Description of the Related Art
In automobiles that are driven electrically or by an engine, power (rotational torque) is transmitted to the drive wheels from the engine or a motor through a power transmission device disposed between the drive wheels and a reduction gear. The power transmission device, in general, is equipped with constant velocity joints (constant velocity universal joints) arranged at an interval at two locations in an axial direction, and a drive shaft connected to the constant velocity joints and which transmits torque therebetween. More specifically, in order to suitably transmit the aforementioned torque, the drive shaft must be constituted from a material that is superior in torsional strength as well as fatigue strength. As the material for such a drive shaft, carbon steel, the hardness of which is increased by induction hardening, has generally been used.
Incidentally, in recent years, attempts have been made to lessen the weight of an automobile with the aim of reducing fuel consumption or the like. From this standpoint, in order to reduce the weight of the drive shaft within a range in which sufficient torsional strength and fatigue strength can be maintained, a reduction in diameter or a so-called thin-walled portion may be provided on the drive shaft. However, there is a limit to which weight can be reduced by such a technique.

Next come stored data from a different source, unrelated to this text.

## config.mk

```make
export PLATFORM = sky130hd
export DESIGN_NAME = ddr2_sys_ddr2_dmaster_b2p
export DESIGN_NICKNAME = d
export VERILOG_FILES = /design/src/rtl/ddr2_sys_ddr2_dmaster_b2p.sv
export SDC_FILE = /design/constraint.sdc
export NUM_CORES = 1
export LEC_CHECK = 0
export CAP_MARGIN = 10
export CELL_PAD_IN_SITES_DETAIL_PLACEMENT = 0
export CELL_PAD_IN_SITES_GLOBAL_PLACEMENT = 1
export CORE_MARGIN = 2
export CORE_UTILIZATION = 30
export DETAILED_ROUTE_END_ITERATION = 16
export GPL_ROUTABILITY_DRIVEN = 0
export GPL_TIMING_DRIVEN = 0
export PLACE_DENSITY_LB_ADDON = 0.15
export SLEW_MARGIN = 20
export SYNTH_ARGS = -nofsm -noshare
export SYNTH_HDL_FRONTEND = slang
export SYNTH_SLANG_ARGS = --single-unit
```

## constraint.sdc

```tcl
create_clock -name clk -period 3.5 [get_ports clk]
set_input_delay 0.525 -clock clk [delete_from_list [all_inputs] [get_ports clk]]
set_output_delay 0.525 -clock clk [all_outputs]
set_load 0.1 [all_outputs]
```

## src/rtl/ddr2_sys_ddr2_dmaster_b2p.sv

```systemverilog
// Bytes-to-packets decoder: turns the escaped byte stream into a registered Avalon-ST packet stream.
// Optional channel decode is enabled by defining DDR2_DMASTER_B2P_CHANNEL_EN.
module ddr2_sys_ddr2_dmaster_b2p (
  input  logic       clk,
  input  logic       reset,
  input  logic       in_valid,
  input  logic [7:0] in_data,
  output logic       in_ready,
  output logic       out_valid,
  output logic [7:0] out_data,
  output logic       out_startofpacket,
  output logic       out_endofpacket,
  output logic [7:0] out_channel,
  input  logic       out_ready
);

  localparam logic [7:0] SOP_C   = 8'h7A;
  localparam logic [7:0] EOP_C   = 8'h7B;
  localparam logic [7:0] CHAN_C  = 8'h7C;
  localparam logic [7:0] ESC_C   = 8'h7D;
  localparam logic [7:0] ESC_XOR = 8'h20;

  typedef enum logic [1:0] {
    ST_DATA,
    ST_ESC,
    ST_CHAN,
    ST_CHAN_ESC
  } state_t;

  state_t     state_q, state_d;
  logic       sop_pend_q, sop_pend_d;
  logic       eop_pend_q, eop_pend_d;
  logic       out_valid_q, out_valid_d;
  logic [7:0] out_data_q, out_data_d;
  logic       out_sop_q, out_sop_d;
  logic       out_eop_q, out_eop_d;
  logic       accept;
  logic       emit;
  logic [7:0] emit_byte;
`ifdef DDR2_DMASTER_B2P_CHANNEL_EN
  logic [7:0] chan_q, chan_d;
  logic [7:0] out_channel_q, out_channel_d;
`endif

  assign in_ready = !out_valid_q || out_ready;
  assign accept   = in_valid && in_ready;

  // Decode: every state change happens only on an accepted byte.
  always_comb begin
    state_d    = state_q;
    sop_pend_d = sop_pend_q;
    eop_pend_d = eop_pend_q;
    emit       = 1'b0;
    emit_byte  = in_data;
`ifdef DDR2_DMASTER_B2P_CHANNEL_EN
    chan_d     = chan_q;
`endif
    if (accept) begin
      case (state_q)
        ST_DATA: begin
          case (in_data)
            SOP_C:   sop_pend_d = 1'b1;
            EOP_C:   eop_pend_d = 1'b1;
            CHAN_C:  state_d    = ST_CHAN;
            ESC_C:   state_d    = ST_ESC;
            default: emit       = 1'b1;
          endcase
        end
        ST_ESC: begin
          emit      = 1'b1;
          emit_byte = in_data ^ ESC_XOR;
          state_d   = ST_DATA;
        end
        ST_CHAN: begin
          // Control characters other than ESC are literal channel numbers here.
          if (in_data == ESC_C) begin
            state_d = ST_CHAN_ESC;
          end else begin
            state_d = ST_DATA;
`ifdef DDR2_DMASTER_B2P_CHANNEL_EN
            chan_d  = in_data;
`endif
          end
        end
        ST_CHAN_ESC: begin
          state_d = ST_DATA;
`ifdef DDR2_DMASTER_B2P_CHANNEL_EN
          chan_d  = in_data ^ ESC_XOR;
`endif
        end
        default: state_d = ST_DATA;
      endcase
    end
    if (emit) begin
      sop_pend_d = 1'b0;
      eop_pend_d = 1'b0;
    end
  end

  // Output register: drains on out_ready, reloads in the same cycle on a new data byte.
  always_comb begin
    out_valid_d = out_valid_q && !out_ready;
    out_data_d  = out_data_q;
    out_sop_d   = out_sop_q;
    out_eop_d   = out_eop_q;
`ifdef DDR2_DMASTER_B2P_CHANNEL_EN
    out_channel_d = out_channel_q;
`endif
    if (emit) begin
      out_valid_d = 1'b1;
      out_data_d  = emit_byte;
      out_sop_d   = sop_pend_q;
      out_eop_d   = eop_pend_q;
`ifdef DDR2_DMASTER_B2P_CHANNEL_EN
      out_channel_d = chan_q;
`endif
    end
  end

  always_ff @(posedge clk or posedge reset) begin
    if (reset) begin
      state_q     <= ST_DATA;
      sop_pend_q  <= 1'b0;
      eop_pend_q  <= 1'b0;
      out_valid_q <= 1'b0;
      out_data_q  <= 8'h00;
      out_sop_q   <= 1'b0;
      out_eop_q   <= 1'b0;
    end else begin
      state_q     <= state_d;
      sop_pend_q  <= sop_pend_d;
      eop_pend_q  <= eop_pend_d;
      out_valid_q <= out_valid_d;
      out_data_q  <= out_data_d;
      out_sop_q   <= out_sop_d;
      out_eop_q   <= out_eop_d;
    end
  end

`ifdef DDR2_DMASTER_B2P_CHANNEL_EN
  always_ff @(posedge clk or posedge reset) begin
    if (reset) begin
      chan_q        <= 8'h00;
      out_channel_q <= 8'h00;
    end else begin
      chan_q        <= chan_d;
      out_channel_q <= out_channel_d;
    end
  end

  assign out_channel = out_channel_q;
`else
  assign out_channel = 8'h00;
`endif

  assign out_valid         = out_valid_q;
  assign out_data          = out_data_q;
  assign out_startofpacket = out_sop_q;
  assign out_endofpacket   = out_eop_q;

endmodule

```

==> results.sh <==
export IMPL_grt_pass1_wl_um=3091
export IMPL_timing_slew_headroom=0.3546
export IMPL_synth_common_cells="15 x dfrtp_1, 8 x buf_4, 6 x mux2_4, 6 x nand2_1, 5 x inv_1"
export IMPL_drive_gt1_frac=0.2336
export IMPL_hp_class="flip-flop to flip-flop"
export IMPL_cts_clk_slew_worst_paths_ns=0.09
export IMPL_via_count=629
export IMPL_grtUsageTotal=0.1231
export IMPL_p_leak_uw=0.0005490
export IMPL_die_width_um=57.22
export IMPL_vias_per_cell=4.558
export IMPL_syn_area_per_cell_um2=11.64
export IMPL_portBuffers=23
export IMPL_wl_per_cell_um=12.65
export IMPL_required_ns=2.97
export IMPL_synth_edf_count=0
export IMPL_status="completed"
export IMPL_cpMaxStageDelayCell="clkdlybuf4s50_1"
export IMPL_ys_seq_area_frac=0.4418
export IMPL_p_total_uw=619.6
export IMPL_drt_iter0_markers=11
export IMPL_cts_buffer_depth=2
export IMPL_grt_overflow_total=0
export IMPL_synth_top_area_cell="dfrtp_1"
export IMPL_antenna_left=0
export IMPL_rr_endpoint="eop_pend_q$_DFFE_PP0P_"
export IMPL_fin_hold_ws_ns=0.5033
export IMPL_nets=120
export IMPL_cp_arrival_ns=2.26
export IMPL_endpoint_kind="output port"
export IMPL_maxCapViolCount=0
export IMPL_area_delta_synth_final_pct=38.00
export IMPL_r2r_start="state_q[1]$_DFFE_PP0P_"
export IMPL_crit_type="primary input to output port"
export IMPL_crit_path_start_kind="primary input"
export IMPL_finalSetupViolations=0
export IMPL_cts_resized=0
export IMPL_synthTopCellsByArea="dfrtp_1 44%, mux2_4 11%, buf_4 7.1%"
export IMPL_period_share=0.7949
export IMPL_ys_ff_latch=15
export IMPL_p_per_area_mw_per_mm2=528.5
export IMPL_finClkSkew_ns=0.001576
export IMPL_yosysMostFrequentCell="dfrtp_1"
export IMPL_antenna_found_initial=0
export IMPL_clock_sinks=15
export IMPL_holdPathEnd="out_data[3]$_DFFE_PP0P_"
export IMPL_tightest_slew_ns=0.9651
export IMPL_diodes=0
export IMPL_ir_drop_uv=347.9
export IMPL_initial_utilization=0.3108
export IMPL_cp_slowest_stage_delay_ns=1.13
export IMPL_timing_fmax_mhz=359.4
export IMPL_whs_path_depth=1
export IMPL_worst_path_buf_inv=2
export IMPL_dieArea_mm2=0.003274
export IMPL_dr_pass1_iters=2
export IMPL_path_common_cell="clkdlybuf4s50_1"
export IMPL_cts_hold_buf=0
export IMPL_grt_pass1_vias=643
export IMPL_drv_slew=0
export IMPL_rows=19
export IMPL_cts_tree="built"
export IMPL_fin_crit_ns=2.782
export IMPL_rsz0062_at_grt="false"
export IMPL_ios=32
export IMPL_cts_setup_buffers=0
export IMPL_synth_area_um2=849.6
export IMPL_fillCellCount=285
export IMPL_clock_latency_ns=0.29
export IMPL_syn_inst=73
export IMPL_cts_buffers=3
export IMPL_crit_path_cell_trace="clkdlybuf4s50_1 -> nand2b_4 -> clkdlybuf4s50_1"
export IMPL_crit_fanout=4
export IMPL_fin_setup_tns_ns=0
export IMPL_rrSetupSlack_ns=2.02
export IMPL_core_area_mm2=0.002734
export IMPL_grt_max_degree=16
export IMPL_async_flop_share=1.000
export IMPL_die_y_um=57.22
export IMPL_worst_r2r_path_depth=4
export IMPL_h_tree_depth=1
export IMPL_critPathTopFamily="buffers and inverters"
export IMPL_root_buffer="clkbuf_4"
export IMPL_yosys_warnings=0
export IMPL_hpwl_um=1298
export IMPL_drcViolationCount=0
export IMPL_hp_start="out_data[3]$_DFFE_PP0P_"
export IMPL_synth_top_cell_area_share=0.4418
export IMPL_hold_violations=0
export IMPL_synth_flop_cell="dfrtp_1"
export IMPL_totalWireLength_um=1746
export IMPL_ys_types=29
[cells in the final DEF (no fill, tap or decap), types with 3 or more instances in the layout]
cell type / netlist / final
a21oi_1: 3 / 3
buf_4: 8 / 8
clkbuf_4: 0 / 3
clkdlybuf4s50_1: 0 / 23
conb_1: 1 / 8
dfrtp_1: 15 / 15
inv_1: 5 / 5
mux2_4: 6 / 6
nand2_1: 6 / 6
[worst reg2reg max path: cells and delay by family (launching register included)]
kind	cells	cell delay (ns)
AOI/OAI and AO/OA	1	0.15
buffers and inverters	1	0.15
and+or+nand+nor	2	0.67
DFF	1	0.44
[state kept, by name, indices dropped and copies added, names as in the netlist]
signal,flops
eop_pend_q,1
out_startofpacket,1
out_valid,1
sop_pend_q,1
out_data,8
out_endofpacket,1
state_q,2
[power breakdown]
part | leakage [µW] | total [µW] | switching (µW) | internal (µW)
Sequential | 0.000189 | 206 | 13.1 | 193
Clock | 0.0000177 | 104 | 61.9 | 42.6
Combinational | 0.000343 | 309 | 226 | 82.6
Total | 0.000549 | 620 | 301 | 318
[final cells by class]
cell class / count / area (µm²) / share of cell area
multi-input cells: 51 / 410.4 / 0.3501
flip-flops and latches: 15 / 375.4 / 0.3202
repair buffers: 23 / 230.2 / 0.1964
plain buffers: 9 / 71.32 / 0.06083
well taps: 31 / 38.79 / 0.03308
clock buffers: 3 / 22.52 / 0.01921
inverters: 5 / 18.77 / 0.01601
clock inverters: 1 / 5.005 / 0.004269
[cells by family after synthesis]
group | share of synthesized area
DFF | 0.4418
xor gates and xnor gates | 0.02062
and+or+nand+nor | 0.1591
other | 0.004414
AOI/OAI and AO/OA | 0.1384
muxes | 0.1296
buffers and inverters | 0.1060
[worst max-delay path by stage]
stage                        start                 endpoint  slack, ns  depth (start not counted)
6_report                 out_ready                 in_ready       0.72                          3
5_1_grt                  out_ready                 in_ready       0.68                          3
4_1_cts                  out_ready                 in_ready       0.71                          3
3_5_place_dp             out_ready                 in_ready       0.71                          3
3_3_place_gp             out_ready                 in_ready       0.71                          3
2_1_floorplan  out_valid$_DFF_PP0_  out_data[5]$_DFFE_PP0P_       1.35                          5
[routing by layer]
metal	track usage	part of all wire	vias to the layer above
met2	0.1905	0.44	24
met5	0	0	-
met3	0.05442	0.074	2
li1	-	-	311
met4	0.02990	0.011	0
met1	0.1590	0.48	292
[through the flow]
stage / utilization / cell area, µm² / instances / setup WS, ns
floorplan: - / 875.8 / 80 / 1.353
global placement: 0.4188 / 1145 / 134 / 0.7120
detailed placement: 0.4188 / 1145 / 134 / 0.7082
CTS: 0.4288 / 1172 / 138 / 0.7108
global route: 0.4288 / 1172 / 138 / 0.6807
finish: 0.4288 / 1172 / 138 / 0.7178
No activity file was read; power rests on OpenSTA's default activity.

Thus, in order to effectively reduce the weight of the drive shaft, for example, as the material of the drive shaft, there can be used a carbon fiber composite material (carbon fiber reinforced plastic, CFRP) which is lighter in weight than carbon steel. In this case, it is necessary that both ends of the drive shaft are formed in shapes that enable constant velocity joints to be attached thereon, and there is a concern that, if CFRP is used, sufficient machining precision cannot be obtained. On the other hand, the central part of the drive shaft has few restrictions on the shape thereof, as was described above. Consequently, opposite ends of the drive shaft are constituted from a metallic member such as carbon steel, whereas preferably the central part is composed of a CFRP member. In order to obtain such a drive shaft, it is necessary that the metallic member and the CFRP member be joined together.
As a method for firmly joining the metallic member and the CFRP member, a mechanical joining technique such as riveting or the like is generally known. Further, for example, as disclosed in Japanese Laid-Open Patent Publication No. 05-215119, in order to manufacture a propeller shaft, a method is proposed for joining the ends of a cylindrical metallic member and a CFRP member by an adhesive.